What the task requires
Nothing but the lines from the one with "export PLACE_DENSITY = 0.64" through the last line of the data should be restated, each word for word.

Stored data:

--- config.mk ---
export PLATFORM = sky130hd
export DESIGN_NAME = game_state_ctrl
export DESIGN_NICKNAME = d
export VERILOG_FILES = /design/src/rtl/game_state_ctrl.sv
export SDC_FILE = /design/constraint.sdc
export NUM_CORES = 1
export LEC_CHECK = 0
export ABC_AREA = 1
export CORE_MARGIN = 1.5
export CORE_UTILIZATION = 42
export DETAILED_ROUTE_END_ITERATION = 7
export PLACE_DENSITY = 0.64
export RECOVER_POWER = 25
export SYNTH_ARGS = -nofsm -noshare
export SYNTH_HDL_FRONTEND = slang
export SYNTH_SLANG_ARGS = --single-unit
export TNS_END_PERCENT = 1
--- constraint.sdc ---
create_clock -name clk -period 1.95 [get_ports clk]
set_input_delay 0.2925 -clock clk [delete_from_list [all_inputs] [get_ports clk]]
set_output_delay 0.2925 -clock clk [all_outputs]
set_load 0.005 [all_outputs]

Answer for the task
export PLACE_DENSITY = 0.64
export RECOVER_POWER = 25
export SYNTH_ARGS = -nofsm -noshare
export SYNTH_HDL_FRONTEND = slang
export SYNTH_SLANG_ARGS = --single-unit
export TNS_END_PERCENT = 1
--- constraint.sdc ---
create_clock -name clk -period 1.95 [get_ports clk]
set_input_delay 0.2925 -clock clk [delete_from_list [all_inputs] [get_ports clk]]
set_output_delay 0.2925 -clock clk [all_outputs]
set_load 0.005 [all_outputs]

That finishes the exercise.